# President Bush attacked by Shoes in Iraq: Dec 14th 2008



## Guest (Dec 15, 2008)

I know this is off topic... but it's quite hilarious!






-Joey


----------



## mr.alsuwaidi (Dec 3, 2008)

JoeyDee said:


> I know this is off topic... but it's quite hilarious!
> 
> YouTube - President Bush Attacked By Shoes
> 
> -Joey


Its sad what happen . but also as you say hilarious.. and president Bush has good reaction to avoid the shoes.


----------



## pokenose (Oct 10, 2008)

that guy must really have some anger in him to do something like that.....but can you wonder what happens to him now?


----------



## Easy Rider (Oct 23, 2008)

pokenose said:


> but can you wonder what happens to him now?


Probably not something as bad as if he had thrown a shoe at Saddam's face


----------



## Guest (Dec 15, 2008)

I really do not see how this is sad at all?

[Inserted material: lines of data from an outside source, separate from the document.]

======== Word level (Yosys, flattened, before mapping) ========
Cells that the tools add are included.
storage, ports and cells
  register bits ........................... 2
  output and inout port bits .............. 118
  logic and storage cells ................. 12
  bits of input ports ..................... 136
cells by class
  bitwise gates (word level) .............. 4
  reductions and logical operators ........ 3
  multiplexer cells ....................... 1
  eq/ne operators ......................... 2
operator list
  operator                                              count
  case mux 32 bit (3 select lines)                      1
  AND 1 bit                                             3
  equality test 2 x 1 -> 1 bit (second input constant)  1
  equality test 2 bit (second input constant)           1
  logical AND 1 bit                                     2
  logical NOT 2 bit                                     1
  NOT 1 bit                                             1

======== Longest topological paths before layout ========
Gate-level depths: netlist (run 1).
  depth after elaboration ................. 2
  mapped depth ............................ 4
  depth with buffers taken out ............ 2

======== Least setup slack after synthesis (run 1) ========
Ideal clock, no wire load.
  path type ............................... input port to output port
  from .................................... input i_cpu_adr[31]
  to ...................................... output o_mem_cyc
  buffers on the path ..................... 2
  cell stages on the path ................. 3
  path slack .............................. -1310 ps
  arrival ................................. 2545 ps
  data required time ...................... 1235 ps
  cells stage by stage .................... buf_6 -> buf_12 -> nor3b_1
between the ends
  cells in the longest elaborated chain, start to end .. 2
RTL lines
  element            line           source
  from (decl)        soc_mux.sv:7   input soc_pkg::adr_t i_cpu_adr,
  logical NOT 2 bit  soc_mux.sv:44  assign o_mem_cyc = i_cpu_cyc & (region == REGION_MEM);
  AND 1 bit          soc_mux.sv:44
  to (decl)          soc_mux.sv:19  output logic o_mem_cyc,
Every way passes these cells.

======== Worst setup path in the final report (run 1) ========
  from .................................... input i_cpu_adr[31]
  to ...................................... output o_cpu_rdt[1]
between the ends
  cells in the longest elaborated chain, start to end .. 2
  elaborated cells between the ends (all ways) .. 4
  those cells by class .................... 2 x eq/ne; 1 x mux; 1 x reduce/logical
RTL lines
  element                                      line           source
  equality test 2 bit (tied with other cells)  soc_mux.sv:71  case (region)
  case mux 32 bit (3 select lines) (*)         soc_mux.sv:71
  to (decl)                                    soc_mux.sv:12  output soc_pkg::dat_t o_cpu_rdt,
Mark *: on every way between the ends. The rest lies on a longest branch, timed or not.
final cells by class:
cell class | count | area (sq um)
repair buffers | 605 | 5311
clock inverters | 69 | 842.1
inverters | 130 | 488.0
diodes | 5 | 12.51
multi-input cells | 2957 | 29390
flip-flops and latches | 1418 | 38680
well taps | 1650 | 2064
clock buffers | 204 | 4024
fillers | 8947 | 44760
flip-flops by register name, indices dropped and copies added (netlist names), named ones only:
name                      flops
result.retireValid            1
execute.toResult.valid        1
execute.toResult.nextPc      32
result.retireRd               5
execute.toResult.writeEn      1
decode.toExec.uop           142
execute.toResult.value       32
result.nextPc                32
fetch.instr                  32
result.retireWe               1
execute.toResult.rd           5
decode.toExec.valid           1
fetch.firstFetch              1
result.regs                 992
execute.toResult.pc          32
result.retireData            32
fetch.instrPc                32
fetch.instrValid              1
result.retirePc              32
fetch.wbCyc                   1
`config.mk`:
```
export PLATFORM = sky130hd
export DESIGN_NAME = mdu_top
export DESIGN_NICKNAME = d
export VERILOG_FILES = /design/src/design/mdu_pkg.sv /design/src/design/mdu_ctrl.sv /design/src/design/mdu_datapath.sv /design/src/design/mdu_operand_prep.sv /design/src/design/mdu_top.sv
export SDC_FILE = /design/constraint.sdc
export NUM_CORES = 1
export LEC_CHECK = 0
export ABC_CLOCK_PERIOD_IN_PS = 6100
export BUFFER_PORTS_ARGS = -buffer_cell sky130_fd_sc_hd__buf_4
export CORE_AREA = 2 2 154 156
export DETAILED_ROUTE_END_ITERATION = 10
export DIE_AREA = 0 0 156 158
export PLACE_DENSITY_LB_ADDON = 0.12
export SLEW_MARGIN = 5
export SYNTH_ARGS = -nofsm -noshare
export SYNTH_HDL_FRONTEND = slang
export SYNTH_HIERARCHICAL = 1
export SYNTH_SLANG_ARGS = --single-unit
```
`constraint.sdc`:
```
create_clock -name clk -period 6.1 [get_ports clk]
set_input_delay 0.915 -clock clk [delete_from_list [all_inputs] [get_ports clk]]
set_output_delay 0.915 -clock clk [all_outputs]
set_load 0.02 [all_outputs]
```
<file path="config.mk">
export PLATFORM = sky130hd
export DESIGN_NAME = noise_lfsr
export DESIGN_NICKNAME = d
export VERILOG_FILES = /design/src/common/ks_pkg.sv /design/src/source/noise_lfsr.sv
export SDC_FILE = /design/constraint.sdc
export NUM_CORES = 1
export LEC_CHECK = 0
export ABC_AREA = 1
export BUFFER_PORTS_ARGS = -buffer_cell sky130_fd_sc_hd__buf_2
export CORE_MARGIN = 10
export CORE_UTILIZATION = 39
export DETAILED_ROUTE_END_ITERATION = 8
export HOLD_SLACK_MARGIN = 0.06
export PLACE_DENSITY = 0.71
export SLEW_MARGIN = 0
export SYNTH_ARGS = -nofsm -noshare
export SYNTH_HDL_FRONTEND = slang
export SYNTH_SLANG_ARGS = --single-unit
</file>
<file path="constraint.sdc">
create_clock -name a_clk -period 0.9 [get_ports a_clk]
set_input_delay 0.09 -clock a_clk [delete_from_list [all_inputs] [get_ports a_clk]]
set_output_delay 0.09 -clock a_clk [all_outputs]
set_load 0.005 [all_outputs]
</file>
==> config.mk <==
export PLATFORM = sky130hd
export DESIGN_NAME = trig_debounce
export DESIGN_NICKNAME = d
export VERILOG_FILES = /design/src/source/trig_debounce.sv
export SDC_FILE = /design/constraint.sdc
export NUM_CORES = 1
export LEC_CHECK = 0
export BUFFER_PORTS_ARGS = -buffer_cell sky130_fd_sc_hd__buf_4
export CORE_AREA = 2 2 39 41
export DETAILED_ROUTE_END_ITERATION = 6
export DIE_AREA = 0 0 41 43
export PLACE_DENSITY = 0.43
export SLEW_MARGIN = 20
export SYNTH_ARGS = -nofsm -noshare
export SYNTH_HDL_FRONTEND = slang
export SYNTH_SLANG_ARGS = --single-unit
==> constraint.sdc <==
create_clock -name a_clk -period 0.8 [get_ports a_clk]
set_input_delay 0.12 -clock a_clk [delete_from_list [all_inputs] [get_ports a_clk]]
set_output_delay 0.12 -clock a_clk [all_outputs]
set_load 0.02 [all_outputs]
==> src/source/trig_debounce.sv <==
`timescale 1ns/10ps

module trig_debounce (
	input  logic a_clk,
	input  logic reset_n,
	input  logic trig,
	output logic trig_pulse
);

	logic       trig_sync_0; // first sync stage
	logic       trig_sync_1; // safe to use
	logic       trig_now;    // accepted level
	logic [1:0] trig_cnt;    // cycles of disagreement
	logic       trig_idle;
	logic       trig_cnt_max;

	assign trig_idle    = (trig_sync_1 == trig_now); // nothing new
	assign trig_cnt_max = &trig_cnt;                 // 4th differing cycle

	always_ff @(posedge a_clk)
	begin
		if (reset_n)
		begin
			trig_sync_0 <= 1'b0;
			trig_sync_1 <= 1'b0;
			trig_now    <= 1'b0;
			trig_cnt    <= '0;
			trig_pulse  <= 1'b0;
		end
		else
		begin
			trig_sync_0 <= trig;
			trig_sync_1 <= trig_sync_0;
			trig_pulse  <= 1'b0;
			if (trig_idle)
			begin
				trig_cnt <= '0; // bounce or steady, start over
			end
			else
			begin
				trig_cnt <= trig_cnt + 1'b1;
				if (trig_cnt_max)
				begin
					trig_now   <= trig_sync_1; // level held long enough
					trig_pulse <= trig_sync_1; // press only, release is silent
				end
			end
		end
	end

	// accepting a level clears the disagreement, so a second pulse can't follow
	a_pulse_single: assert property (@(posedge a_clk) disable iff (reset_n)
		trig_pulse |=> !trig_pulse)
		else $error("trigger pulse longer than one clock");

endmodule

======== Yosys cells after proc, flatten, opt, wreduce, memory -nomap -nowiden ========
Cells that the tools add are included.
cells by class
  bitwise operators ....................... 2
  equality and inequality tests ........... 1
  reductions and logical operators ........ 4
  add/sub/neg operators ................... 1
operators by type and width
  kind                   number
  $reduce_and A3 Y1      1
  $reduce_or A3 Y1       1
  $add A2 B1 Y2 const B  1
  $not A1 Y1             2
  $reduce_and A2 Y1      1
  $reduce_or A2 Y1       1
  $eq A1 B1 Y1           1
word-level totals
  input port bits ......................... 3
  flip-flop bits (word level) ............. 6

======== Longest topological paths before layout ========
  word-level depth ........................ 3
  depth in mapped cells ................... 2
  gate-level depth less buffers ........... 2

======== Worst setup path before layout ========
No wires, ideal clock.
  path kind ............................... register to register
  from .................................... register trig_cnt[0]
  to ...................................... register trig_cnt[1]
  stages on the path, launching flop included .. 3
  buffers on the path ..................... 0
  arrival time ............................ 0.720 ns
  required time ........................... 0.678 ns
  slack ................................... -0.042 ns
  clock period less this slack ............ 0.842 ns
  cell sequence ........................... dfxtp_1 > ha_1 > nor3b_2
between the ends
  longest elaborated chain between the ends .. 1
RTL lines
  item                    RTL line  RTL
  from (decl)             13        logic [1:0] trig_cnt;
  from (signal assigned)  41        trig_cnt <= trig_cnt + 1'b1;
  $add A2 B1 Y2           41
No other way between the ends.
A chain may end at the register's enable or synchronous reset.

======== Worst setup path after layout ========
Ends and elaborated chain as after synthesis.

For someone to take off both his/her shoes and throw it at someone else, to me, it shows some kind of degrading opinion of the person whom is to be bombarded by the thrown pair of shoes 

-Joey


----------



## mr.alsuwaidi (Dec 3, 2008)

It sad because when president bush first time land to Iraq he was welcome, because they thought he will bring peace. And now they don’t believe what he say.


----------



## Guest (Dec 15, 2008)

mr.alsuwaidi said:


> It sad because when president bush first time land to Iraq he was welcome, because they thought he will bring peace. And now they don’t believe what he say.


It's Bush's 4th visit to Iraq as president. Also if you noticed the decoration of the room where he was giving the interview, it's either under ground or somewhere super secretive.

-Joey


----------



## mr.alsuwaidi (Dec 3, 2008)

What trigger this guy is when they shake hand on the agreements.


----------



## bigdave (Oct 22, 2008)

hahahha, bush has good reaction.


----------



## Maz25 (Jul 6, 2008)

bigdave said:


> hahahha, bush has good reaction.


True!!! You've got to give him credit there. I probably would have been hit square in the face by that shoe!!


----------



## dizzyizzy (Mar 30, 2008)

good reflexes for an old man like him.

if i ever come across him, i will throw him not only one but my two shoes, high heels, very pointy. oh and also my handbag. with some stones in it.


----------



## DaQueen8 (Dec 15, 2008)

Bush is glad he only had two shoes; I'm not surprised by the anger, but the forum used to show it.


----------



## ExpatAl (Dec 9, 2008)

If you can dodge a shoe you can dodge a dodgeball!


----------



## swilliams (Oct 21, 2008)

Easy Rider said:


> Probably not something as bad as if he had thrown a shoe at Saddam's face


Too true. The guy has just scored a double bluff. He would never have been able to express this sort of opinion under Saddam.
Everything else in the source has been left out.